Supplied material:
File: src/rtl/pfd_pkg.sv
package pfd_pkg;

    typedef enum logic [1:0] {
        PUMP_HIZ = 2'b00,
        PUMP_UP  = 2'b01,
        PUMP_DN  = 2'b10
    } pump_code_e;

    typedef enum logic [1:0] {
        CMP_PARK,
        CMP_IDLE,
        CMP_UP,
        CMP_DN
    } cmp_state_e;

    typedef enum logic [1:0] {
        LK_HUNT,
        LK_QUAL,
        LK_LOCKED
    } lock_state_e;

endpackage

File: src/rtl/pfd_edge_sync.sv
module pfd_edge_sync #(
    parameter int STAGES = 2
) (
    input  logic clk,
    input  logic rst_n,
    input  logic din,
    output logic level,
    output logic rise
);

    logic [STAGES-1:0] sync_q;
    logic              prev_q;

    generate
        if (STAGES == 1) begin : g_single
            always_ff @(posedge clk) begin
                if (!rst_n) sync_q <= '0;
                else        sync_q <= din;
            end
        end else begin : g_chain
            always_ff @(posedge clk) begin
                if (!rst_n) sync_q <= '0;
                else        sync_q <= {sync_q[STAGES-2:0], din};
            end
        end
    endgenerate

    always_ff @(posedge clk) begin
        if (!rst_n) prev_q <= 1'b0;
        else        prev_q <= sync_q[STAGES-1];
    end

    assign level = sync_q[STAGES-1];
    assign rise  = sync_q[STAGES-1] & ~prev_q;

endmodule
$ cat src/rtl/slot_window_decode.sv
module slot_window_decode #(
    parameter int unsigned STEP_W  = 5,
    parameter int unsigned FIRST   = 0,
    parameter int unsigned LAST    = 0,
    parameter int unsigned TOP     = 29
) (
    input  logic [STEP_W-1:0] step,
    output logic              active
);
    localparam logic [STEP_W-1:0] FIRST_S = STEP_W'(FIRST);
    localparam logic [STEP_W-1:0] LAST_S  = STEP_W'(LAST);
    localparam int unsigned       ALL_ONE = (1 << STEP_W) - 1;

    logic above_first;
    logic below_last;

    generate
        if (FIRST == 0) begin : g_open_low
            assign above_first = 1'b1;
        end else begin : g_cmp_low
            assign above_first = (step >= FIRST_S);
        end

        if (LAST >= TOP && TOP == ALL_ONE) begin : g_open_high
            assign below_last = 1'b1;
        end else begin : g_cmp_high
            assign below_last = (step <= LAST_S);
        end
    endgenerate

    assign active = above_first && below_last;
endmodule

$ cat src/rtl/slot_sched.sv
module slot_sched
    import slot_sched_pkg::*;
#(
    parameter int unsigned  BUDGET    = 30,
    parameter int unsigned  NUM_UNITS = 4,
    parameter slot_window_t WINDOWS [NUM_UNITS] = '{
        '{first: 8'd0, last: 8'd1},
        '{first: 8'd1, last: 8'd4},
        '{first: 8'd2, last: 8'd3},
        '{first: 8'd4, last: 8'd7}
    },
    localparam int unsigned STEP_W = step_width(BUDGET)
) (
    input  logic                 clk,
    input  logic                 rst,
    input  logic                 clk_en,
    output logic [STEP_W-1:0]    step,
    output logic [NUM_UNITS-1:0] unit_en,
    output logic                 sample_start
);
    generate
        if (BUDGET < 2 || BUDGET > MAX_BUDGET) begin : g_bad_budget
            $error("slot_sched: BUDGET out of range");
        end
    endgenerate

    logic [STEP_W-1:0] step_w;

    slot_step_counter #(
        .BUDGET (BUDGET),
        .STEP_W (STEP_W)
    ) u_counter (
        .clk       (clk),
        .rst       (rst),
        .clk_en    (clk_en),
        .step      (step_w),
        .at_origin (sample_start)
    );

    generate
        for (genvar u = 0; u < NUM_UNITS; u++) begin : g_unit
            if (!window_legal(WINDOWS[u], BUDGET)) begin : g_bad_window
                $error("slot_sched: illegal window for a unit");
            end
            slot_window_decode #(
                .STEP_W (STEP_W),
                .FIRST  (int'(WINDOWS[u].first)),
                .LAST   (int'(WINDOWS[u].last)),
                .TOP    (BUDGET - 1)
            ) u_win (
                .step   (step_w),
                .active (unit_en[u])
            );
        end
    endgenerate

    assign step = step_w;
endmodule

$ cat config.mk
export PLATFORM = sky130hd
export DESIGN_NAME = slot_sched
export DESIGN_NICKNAME = d
export VERILOG_FILES = /design/src/rtl/slot_sched_pkg.sv /design/src/rtl/slot_step_counter.sv /design/src/rtl/slot_window_decode.sv /design/src/rtl/slot_sched.sv
export SDC_FILE = /design/constraint.sdc
export NUM_CORES = 1
export LEC_CHECK = 0
export BUFFER_PORTS_ARGS = -buffer_cell sky130_fd_sc_hd__clkbuf_2
export CAP_MARGIN = 30
export CELL_PAD_IN_SITES_DETAIL_PLACEMENT = 1
export CELL_PAD_IN_SITES_GLOBAL_PLACEMENT = 2
export CORE_AREA = 2 2 39 41
export DETAILED_ROUTE_END_ITERATION = 8
export DIE_AREA = 0 0 41 43
export PLACE_DENSITY = 0.83
export SLEW_MARGIN = 20
export SYNTH_ARGS = -nofsm -noshare
export SYNTH_HDL_FRONTEND = slang
export SYNTH_HIERARCHICAL = 1
export SYNTH_SLANG_ARGS = --single-unit
$ cat constraint.sdc
create_clock -name clk -period 2.3 [get_ports clk]
set_input_delay 0.46 -clock clk [delete_from_list [all_inputs] [get_ports clk]]
set_output_delay 0.46 -clock clk [all_outputs]
set_load 0.005 [all_outputs]
**src/rtl/spinlock_pkg.sv**
```systemverilog
// Package: shared widths and types for the owner-ID lock bank.
// Assumes an 8-bit identifier and a 32-bit register bus.
package spinlock_pkg;
    localparam int ID_W  = 8;
    localparam int BUS_W = 32;
    typedef logic [ID_W-1:0] owner_t;
    localparam owner_t FREE_ID = '0;
endpackage

```
**src/rtl/lock_decode.sv**
```systemverilog
// Module: lock_decode
// Turns a byte address into a word index, an in-range flag and a one-hot
// write-enable vector. Assumes NUM_LOCKS <= 2**(ADDR_W-2).
module lock_decode #(
    parameter int ADDR_W    = 8,
    parameter int NUM_LOCKS = 8,
    localparam int IDX_W    = ADDR_W - 2
) (
    input  logic [ADDR_W-1:0]    bus_addr,
    input  logic                 bus_wr,
    output logic [IDX_W-1:0]     word_idx,
    output logic                 idx_valid,
    output logic [NUM_LOCKS-1:0] we_vec
);
    logic unused_lo;

    // Purpose: split the address into the word index and the ignored byte lane.
    always_comb begin
        word_idx  = bus_addr[ADDR_W-1:2];
        unused_lo = ^bus_addr[1:0];
        idx_valid = (int'(word_idx) < NUM_LOCKS);
    end

    // Purpose: give each lock its own write strobe.
    for (genvar g = 0; g < NUM_LOCKS; g++) begin : g_we
        assign we_vec[g] = bus_wr && idx_valid && (word_idx == IDX_W'(g));
    end

    // Purpose: check that an out-of-range index strobes no lock.
    always_comb begin
        AST_OOR_NO_STROBE: assert (idx_valid || we_vec == '0);
        AST_ONE_STROBE: assert ($onehot0(we_vec));
    end
endmodule

```
**src/rtl/lock_cell.sv**
```systemverilog
// Module: lock_cell
// Holds one lock register. A nonzero identifier claims a free lock. The
// owner's identifier frees it. Any other write is ignored.
// Assumes the write strobe is already qualified by address decode.
module lock_cell
    import spinlock_pkg::*;
(
    input  logic   clk,
    input  logic   rst_n,
    input  logic   we,
    input  owner_t req_id,
    output owner_t owner
);
    // Purpose: owner register, updated by the claim/release rule.
    always_ff @(posedge clk) begin
        if (!rst_n) begin
            owner <= FREE_ID;
        end else if (we && req_id != FREE_ID) begin
            if (owner == FREE_ID)
                owner <= req_id;
            else if (owner == req_id)
                owner <= FREE_ID;
        end
    end

    AST_RESET_FREE: assert property (@(posedge clk) disable iff (!rst_n)
        !$past(rst_n) |-> owner == FREE_ID);
    AST_CLAIM_FREE: assert property (@(posedge clk) disable iff (!rst_n)
        (we && req_id != FREE_ID && owner == FREE_ID) |=> owner == $past(req_id));
    AST_OWNER_RELEASE: assert property (@(posedge clk) disable iff (!rst_n)
        (we && owner != FREE_ID && req_id == owner) |=> owner == FREE_ID);
    AST_FOREIGN_HOLD: assert property (@(posedge clk) disable iff (!rst_n)
        (we && req_id != FREE_ID && owner != FREE_ID && req_id != owner) |=> $stable(owner));
    AST_ZERO_HOLD: assert property (@(posedge clk) disable iff (!rst_n)
        (we && req_id == FREE_ID) |=> $stable(owner));
    AST_IDLE_HOLD: assert property (@(posedge clk) disable iff (!rst_n)
        !we |=> $stable(owner));
endmodule

```
**src/rtl/lock_rd_mux.sv**
```systemverilog
// Module: lock_rd_mux
// Selects the addressed owner onto the read bus, zero-extended. Returns zero
// for an out-of-range index. Assumes owners are packed lowest lock first.
module lock_rd_mux
    import spinlock_pkg::*;
#(
    parameter int NUM_LOCKS = 8,
    parameter int IDX_W     = 6
) (
    input  owner_t [NUM_LOCKS-1:0] owners,
    input  logic   [IDX_W-1:0]     word_idx,
    input  logic                   idx_valid,
    output logic   [BUS_W-1:0]     rdata
);
    // Purpose: combinational owner select.
    always_comb begin
        rdata = '0;
        for (int i = 0; i < NUM_LOCKS; i++) begin
            if (idx_valid && word_idx == IDX_W'(i))
                rdata[ID_W-1:0] = owners[i];
        end
    end
endmodule

```
**src/rtl/owner_lock_bank.sv**
```systemverilog
// Module: owner_lock_bank
// Top of the lock bank: address decode, one lock_cell per lock, and the read
// mux. Assumes a single-cycle bus where each write lands at the rising edge.
module owner_lock_bank
    import spinlock_pkg::*;
#(
    parameter int NUM_LOCKS = 8,
    parameter int ADDR_W    = 8,
    localparam int IDX_W    = ADDR_W - 2
) (
    input  logic              clk,
    input  logic              rst_n,
    input  logic [ADDR_W-1:0] bus_addr,
    input  logic              bus_wr,
    input  logic [BUS_W-1:0]  bus_wdata,
    output logic [BUS_W-1:0]  bus_rdata
);
    logic [IDX_W-1:0]       word_idx;
    logic                   idx_valid;
    logic [NUM_LOCKS-1:0]   we_vec;
    owner_t [NUM_LOCKS-1:0] owners;
    owner_t                 req_id;
    logic                   unused_hi;

    // Purpose: take the identifier from the low data byte only.
    always_comb begin
        req_id    = bus_wdata[ID_W-1:0];
        unused_hi = ^bus_wdata[BUS_W-1:ID_W];
    end

    lock_decode #(.ADDR_W(ADDR_W), .NUM_LOCKS(NUM_LOCKS)) u_decode (
        .bus_addr  (bus_addr),
        .bus_wr    (bus_wr),
        .word_idx  (word_idx),
        .idx_valid (idx_valid),
        .we_vec    (we_vec)
    );

    for (genvar g = 0; g < NUM_LOCKS; g++) begin : g_lock
        lock_cell u_cell (
            .clk    (clk),
            .rst_n  (rst_n),
            .we     (we_vec[g]),
            .req_id (req_id),
            .owner  (owners[g])
        );
    end

    lock_rd_mux #(.NUM_LOCKS(NUM_LOCKS), .IDX_W(IDX_W)) u_rd (
        .owners    (owners),
        .word_idx  (word_idx),
        .idx_valid (idx_valid),
        .rdata     (bus_rdata)
    );

    AST_OOR_READ_ZERO: assert property (@(posedge clk) disable iff (!rst_n)
        !idx_valid |-> bus_rdata == '0);
    AST_UPPER_ZERO: assert property (@(posedge clk) disable iff (!rst_n)
        bus_rdata[BUS_W-1:ID_W] == '0);
endmodule

```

Activity: When you reach the line that contains "parameter int unsigned LAST", stop; output it and every line before it from the start of the data, exactly as written.

Reply to the exercise:
File: src/rtl/pfd_pkg.sv
package pfd_pkg;

    typedef enum logic [1:0] {
        PUMP_HIZ = 2'b00,
        PUMP_UP  = 2'b01,
        PUMP_DN  = 2'b10
    } pump_code_e;

    typedef enum logic [1:0] {
        CMP_PARK,
        CMP_IDLE,
        CMP_UP,
        CMP_DN
    } cmp_state_e;

    typedef enum logic [1:0] {
        LK_HUNT,
        LK_QUAL,
        LK_LOCKED
    } lock_state_e;

endpackage

File: src/rtl/pfd_edge_sync.sv
module pfd_edge_sync #(
    parameter int STAGES = 2
) (
    input  logic clk,
    input  logic rst_n,
    input  logic din,
    output logic level,
    output logic rise
);

    logic [STAGES-1:0] sync_q;
    logic              prev_q;

    generate
        if (STAGES == 1) begin : g_single
            always_ff @(posedge clk) begin
                if (!rst_n) sync_q <= '0;
                else        sync_q <= din;
            end
        end else begin : g_chain
            always_ff @(posedge clk) begin
                if (!rst_n) sync_q <= '0;
                else        sync_q <= {sync_q[STAGES-2:0], din};
            end
        end
    endgenerate

    always_ff @(posedge clk) begin
        if (!rst_n) prev_q <= 1'b0;
        else        prev_q <= sync_q[STAGES-1];
    end

    assign level = sync_q[STAGES-1];
    assign rise  = sync_q[STAGES-1] & ~prev_q;

endmodule
$ cat src/rtl/slot_window_decode.sv
module slot_window_decode #(
    parameter int unsigned STEP_W  = 5,
    parameter int unsigned FIRST   = 0,
    parameter int unsigned LAST    = 0,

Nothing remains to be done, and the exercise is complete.